- **Task statement**:
Return each line of the entries that mentions the word "default".

--------------------------------

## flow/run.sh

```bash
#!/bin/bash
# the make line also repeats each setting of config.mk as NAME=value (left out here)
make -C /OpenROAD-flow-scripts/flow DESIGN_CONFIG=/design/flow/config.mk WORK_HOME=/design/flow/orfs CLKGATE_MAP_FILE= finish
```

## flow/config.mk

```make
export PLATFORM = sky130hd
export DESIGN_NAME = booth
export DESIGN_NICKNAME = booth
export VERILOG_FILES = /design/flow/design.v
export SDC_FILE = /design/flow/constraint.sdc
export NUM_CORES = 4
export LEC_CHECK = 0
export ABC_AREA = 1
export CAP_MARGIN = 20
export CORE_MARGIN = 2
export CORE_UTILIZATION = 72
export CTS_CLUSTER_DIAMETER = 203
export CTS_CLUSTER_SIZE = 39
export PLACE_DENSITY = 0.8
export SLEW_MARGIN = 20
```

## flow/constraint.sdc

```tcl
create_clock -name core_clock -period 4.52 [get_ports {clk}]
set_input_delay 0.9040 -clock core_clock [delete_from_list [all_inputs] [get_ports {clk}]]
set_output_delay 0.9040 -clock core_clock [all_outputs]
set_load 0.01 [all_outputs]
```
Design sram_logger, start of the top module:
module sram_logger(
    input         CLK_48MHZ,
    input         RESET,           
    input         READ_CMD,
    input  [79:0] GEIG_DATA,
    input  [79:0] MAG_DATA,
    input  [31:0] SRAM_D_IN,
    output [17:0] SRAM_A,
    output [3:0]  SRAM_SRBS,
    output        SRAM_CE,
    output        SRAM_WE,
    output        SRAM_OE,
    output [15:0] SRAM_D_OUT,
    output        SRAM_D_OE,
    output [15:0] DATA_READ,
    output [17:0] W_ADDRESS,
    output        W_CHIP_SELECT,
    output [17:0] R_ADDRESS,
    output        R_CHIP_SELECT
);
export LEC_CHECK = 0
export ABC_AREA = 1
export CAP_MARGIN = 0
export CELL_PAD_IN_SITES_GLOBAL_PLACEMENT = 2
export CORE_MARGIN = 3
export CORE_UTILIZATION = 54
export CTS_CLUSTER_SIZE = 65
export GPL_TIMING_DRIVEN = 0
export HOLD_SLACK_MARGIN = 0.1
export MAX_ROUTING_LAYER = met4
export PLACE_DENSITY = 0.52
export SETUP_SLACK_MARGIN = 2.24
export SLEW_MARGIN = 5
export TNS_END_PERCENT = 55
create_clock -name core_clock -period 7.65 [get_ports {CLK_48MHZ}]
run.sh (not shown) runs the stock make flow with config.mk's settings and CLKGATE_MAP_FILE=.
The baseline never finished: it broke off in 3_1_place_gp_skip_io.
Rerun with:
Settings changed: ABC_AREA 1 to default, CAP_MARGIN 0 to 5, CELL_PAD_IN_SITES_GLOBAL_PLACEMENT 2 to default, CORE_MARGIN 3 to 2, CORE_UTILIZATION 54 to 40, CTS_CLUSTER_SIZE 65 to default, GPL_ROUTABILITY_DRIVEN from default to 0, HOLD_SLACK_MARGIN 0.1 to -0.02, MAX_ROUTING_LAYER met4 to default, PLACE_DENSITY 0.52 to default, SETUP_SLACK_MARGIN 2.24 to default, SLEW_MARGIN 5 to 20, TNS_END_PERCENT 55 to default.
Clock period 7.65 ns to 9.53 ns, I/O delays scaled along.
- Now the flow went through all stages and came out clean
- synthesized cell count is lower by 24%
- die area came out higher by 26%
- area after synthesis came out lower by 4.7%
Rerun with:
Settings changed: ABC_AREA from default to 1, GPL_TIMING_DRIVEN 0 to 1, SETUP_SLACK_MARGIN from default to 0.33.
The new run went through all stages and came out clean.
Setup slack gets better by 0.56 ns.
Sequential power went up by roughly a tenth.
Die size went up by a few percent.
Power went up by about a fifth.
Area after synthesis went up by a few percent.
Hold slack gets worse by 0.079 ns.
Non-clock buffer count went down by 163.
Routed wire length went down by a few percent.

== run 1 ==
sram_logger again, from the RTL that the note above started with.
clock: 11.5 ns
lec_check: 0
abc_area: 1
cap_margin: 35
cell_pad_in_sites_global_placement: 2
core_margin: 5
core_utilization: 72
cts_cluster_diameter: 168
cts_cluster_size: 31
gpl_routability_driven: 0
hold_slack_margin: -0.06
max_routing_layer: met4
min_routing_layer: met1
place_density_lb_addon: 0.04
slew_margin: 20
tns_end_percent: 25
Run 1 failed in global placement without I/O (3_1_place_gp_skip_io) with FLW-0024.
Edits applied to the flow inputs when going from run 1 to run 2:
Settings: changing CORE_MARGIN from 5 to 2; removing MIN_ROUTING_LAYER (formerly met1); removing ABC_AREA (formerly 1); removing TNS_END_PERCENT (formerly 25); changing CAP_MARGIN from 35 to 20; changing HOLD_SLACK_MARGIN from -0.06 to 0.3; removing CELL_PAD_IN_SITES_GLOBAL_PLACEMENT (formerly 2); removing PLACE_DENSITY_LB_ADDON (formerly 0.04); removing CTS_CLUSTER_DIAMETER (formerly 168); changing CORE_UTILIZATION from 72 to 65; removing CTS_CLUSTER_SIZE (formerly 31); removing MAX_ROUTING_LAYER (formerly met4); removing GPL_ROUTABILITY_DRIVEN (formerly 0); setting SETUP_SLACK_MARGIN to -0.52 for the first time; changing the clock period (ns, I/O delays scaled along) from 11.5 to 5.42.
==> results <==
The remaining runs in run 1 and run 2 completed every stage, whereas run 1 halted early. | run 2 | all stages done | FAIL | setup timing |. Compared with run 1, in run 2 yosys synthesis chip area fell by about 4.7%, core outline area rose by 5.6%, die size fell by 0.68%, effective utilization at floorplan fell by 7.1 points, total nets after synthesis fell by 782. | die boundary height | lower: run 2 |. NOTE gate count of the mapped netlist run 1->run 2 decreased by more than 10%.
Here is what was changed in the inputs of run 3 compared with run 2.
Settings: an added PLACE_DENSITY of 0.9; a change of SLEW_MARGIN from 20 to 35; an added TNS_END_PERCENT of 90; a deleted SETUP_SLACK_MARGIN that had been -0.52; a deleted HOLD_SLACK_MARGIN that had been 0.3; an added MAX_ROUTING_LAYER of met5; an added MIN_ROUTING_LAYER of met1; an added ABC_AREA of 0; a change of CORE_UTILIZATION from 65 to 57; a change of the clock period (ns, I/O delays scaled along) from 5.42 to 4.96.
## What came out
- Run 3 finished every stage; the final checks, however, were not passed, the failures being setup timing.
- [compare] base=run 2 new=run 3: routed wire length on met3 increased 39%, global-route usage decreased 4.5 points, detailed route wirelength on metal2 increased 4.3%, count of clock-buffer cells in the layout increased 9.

--------------------------------

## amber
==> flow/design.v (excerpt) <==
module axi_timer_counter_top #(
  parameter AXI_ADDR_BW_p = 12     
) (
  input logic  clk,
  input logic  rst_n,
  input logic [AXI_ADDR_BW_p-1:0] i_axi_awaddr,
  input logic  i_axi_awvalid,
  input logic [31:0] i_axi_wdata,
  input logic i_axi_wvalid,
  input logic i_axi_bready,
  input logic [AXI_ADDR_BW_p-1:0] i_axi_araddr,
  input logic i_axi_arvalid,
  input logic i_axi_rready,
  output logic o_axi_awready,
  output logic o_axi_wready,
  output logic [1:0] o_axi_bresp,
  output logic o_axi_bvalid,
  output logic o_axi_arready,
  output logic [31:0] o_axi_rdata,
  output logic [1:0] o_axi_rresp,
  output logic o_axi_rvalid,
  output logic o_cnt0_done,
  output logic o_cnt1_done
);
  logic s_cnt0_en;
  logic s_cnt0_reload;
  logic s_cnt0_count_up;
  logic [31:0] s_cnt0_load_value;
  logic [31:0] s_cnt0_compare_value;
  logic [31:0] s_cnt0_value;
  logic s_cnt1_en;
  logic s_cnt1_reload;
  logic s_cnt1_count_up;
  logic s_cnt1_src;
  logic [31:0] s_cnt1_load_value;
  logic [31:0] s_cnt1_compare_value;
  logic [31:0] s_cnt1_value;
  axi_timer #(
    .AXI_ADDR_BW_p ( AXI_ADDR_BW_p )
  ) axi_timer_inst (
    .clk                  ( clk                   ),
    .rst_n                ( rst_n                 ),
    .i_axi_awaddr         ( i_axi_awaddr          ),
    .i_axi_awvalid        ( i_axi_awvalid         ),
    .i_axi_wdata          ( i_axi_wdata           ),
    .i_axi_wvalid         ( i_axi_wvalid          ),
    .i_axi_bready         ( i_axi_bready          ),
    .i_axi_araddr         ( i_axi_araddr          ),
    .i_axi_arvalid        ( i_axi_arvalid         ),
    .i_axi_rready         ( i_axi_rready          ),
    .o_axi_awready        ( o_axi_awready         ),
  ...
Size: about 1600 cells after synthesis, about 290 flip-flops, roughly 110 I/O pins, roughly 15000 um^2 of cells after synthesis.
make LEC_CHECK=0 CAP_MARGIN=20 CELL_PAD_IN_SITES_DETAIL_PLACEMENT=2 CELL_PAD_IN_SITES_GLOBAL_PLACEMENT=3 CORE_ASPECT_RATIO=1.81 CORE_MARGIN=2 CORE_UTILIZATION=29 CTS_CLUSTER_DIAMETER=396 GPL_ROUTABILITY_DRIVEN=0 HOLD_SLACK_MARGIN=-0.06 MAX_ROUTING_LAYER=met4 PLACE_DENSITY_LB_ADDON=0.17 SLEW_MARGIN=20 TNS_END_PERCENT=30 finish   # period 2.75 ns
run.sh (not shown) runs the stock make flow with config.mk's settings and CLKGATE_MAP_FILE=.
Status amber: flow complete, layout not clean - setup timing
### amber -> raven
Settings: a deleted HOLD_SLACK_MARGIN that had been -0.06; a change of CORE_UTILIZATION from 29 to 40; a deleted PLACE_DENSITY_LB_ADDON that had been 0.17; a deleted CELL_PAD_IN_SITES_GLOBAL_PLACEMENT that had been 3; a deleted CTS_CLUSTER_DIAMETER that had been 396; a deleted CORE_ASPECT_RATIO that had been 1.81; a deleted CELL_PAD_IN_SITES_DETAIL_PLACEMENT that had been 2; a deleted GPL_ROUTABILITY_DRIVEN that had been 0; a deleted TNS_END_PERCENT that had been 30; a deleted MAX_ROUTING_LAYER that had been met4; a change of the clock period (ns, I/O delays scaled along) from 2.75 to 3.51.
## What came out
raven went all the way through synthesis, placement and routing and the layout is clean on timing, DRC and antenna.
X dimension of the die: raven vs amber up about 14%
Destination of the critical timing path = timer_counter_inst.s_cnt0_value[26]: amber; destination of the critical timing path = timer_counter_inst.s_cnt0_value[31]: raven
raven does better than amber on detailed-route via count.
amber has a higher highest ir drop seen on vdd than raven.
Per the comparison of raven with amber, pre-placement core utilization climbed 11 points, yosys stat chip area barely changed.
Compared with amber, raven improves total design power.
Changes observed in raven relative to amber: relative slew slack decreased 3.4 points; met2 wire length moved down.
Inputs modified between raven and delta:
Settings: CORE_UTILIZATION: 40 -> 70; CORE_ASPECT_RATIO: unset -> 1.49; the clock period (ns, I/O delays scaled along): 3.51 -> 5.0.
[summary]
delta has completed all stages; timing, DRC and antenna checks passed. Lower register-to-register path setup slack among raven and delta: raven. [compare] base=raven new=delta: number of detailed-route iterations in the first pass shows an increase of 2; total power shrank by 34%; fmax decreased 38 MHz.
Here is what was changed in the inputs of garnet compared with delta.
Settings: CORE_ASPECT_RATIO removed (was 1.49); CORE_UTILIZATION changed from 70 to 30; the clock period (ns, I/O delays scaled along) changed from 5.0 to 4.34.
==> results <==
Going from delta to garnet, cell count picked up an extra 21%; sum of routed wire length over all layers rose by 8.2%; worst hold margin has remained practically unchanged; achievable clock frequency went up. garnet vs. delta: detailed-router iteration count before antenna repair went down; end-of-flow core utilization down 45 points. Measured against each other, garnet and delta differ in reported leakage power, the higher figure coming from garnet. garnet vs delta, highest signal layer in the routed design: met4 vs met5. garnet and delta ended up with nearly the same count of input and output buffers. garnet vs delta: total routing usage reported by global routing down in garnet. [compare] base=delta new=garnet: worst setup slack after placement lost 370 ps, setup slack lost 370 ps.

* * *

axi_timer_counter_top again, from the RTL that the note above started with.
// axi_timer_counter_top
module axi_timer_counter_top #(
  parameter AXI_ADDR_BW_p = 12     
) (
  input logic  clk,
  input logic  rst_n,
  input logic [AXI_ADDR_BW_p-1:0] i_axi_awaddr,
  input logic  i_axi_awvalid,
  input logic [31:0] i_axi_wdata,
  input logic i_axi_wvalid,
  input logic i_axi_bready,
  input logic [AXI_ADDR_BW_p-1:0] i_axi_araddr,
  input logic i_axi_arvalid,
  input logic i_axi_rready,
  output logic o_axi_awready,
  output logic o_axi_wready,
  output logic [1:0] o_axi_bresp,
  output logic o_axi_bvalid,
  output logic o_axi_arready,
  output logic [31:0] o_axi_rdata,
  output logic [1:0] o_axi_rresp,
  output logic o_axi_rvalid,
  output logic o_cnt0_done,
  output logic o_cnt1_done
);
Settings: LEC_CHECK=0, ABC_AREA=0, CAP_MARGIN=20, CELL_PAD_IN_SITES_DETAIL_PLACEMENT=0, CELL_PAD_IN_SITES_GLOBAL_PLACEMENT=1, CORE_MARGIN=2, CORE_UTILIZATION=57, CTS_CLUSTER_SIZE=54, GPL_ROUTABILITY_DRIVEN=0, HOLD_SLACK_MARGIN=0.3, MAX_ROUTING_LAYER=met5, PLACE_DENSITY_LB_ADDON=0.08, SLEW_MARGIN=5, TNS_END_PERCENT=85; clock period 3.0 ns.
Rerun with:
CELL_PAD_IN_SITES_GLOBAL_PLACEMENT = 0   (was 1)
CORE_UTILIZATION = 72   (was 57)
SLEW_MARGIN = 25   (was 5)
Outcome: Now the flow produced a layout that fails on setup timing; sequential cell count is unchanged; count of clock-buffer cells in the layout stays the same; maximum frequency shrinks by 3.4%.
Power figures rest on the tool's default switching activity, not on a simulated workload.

--------------------------------

- **Response to this task**:
Settings changed: ABC_AREA 1 to default, CAP_MARGIN 0 to 5, CELL_PAD_IN_SITES_GLOBAL_PLACEMENT 2 to default, CORE_MARGIN 3 to 2, CORE_UTILIZATION 54 to 40, CTS_CLUSTER_SIZE 65 to default, GPL_ROUTABILITY_DRIVEN from default to 0, HOLD_SLACK_MARGIN 0.1 to -0.02, MAX_ROUTING_LAYER met4 to default, PLACE_DENSITY 0.52 to default, SETUP_SLACK_MARGIN 2.24 to default, SLEW_MARGIN 5 to 20, TNS_END_PERCENT 55 to default.
Settings changed: ABC_AREA from default to 1, GPL_TIMING_DRIVEN 0 to 1, SETUP_SLACK_MARGIN from default to 0.33.
Power figures rest on the tool's default switching activity, not on a simulated workload.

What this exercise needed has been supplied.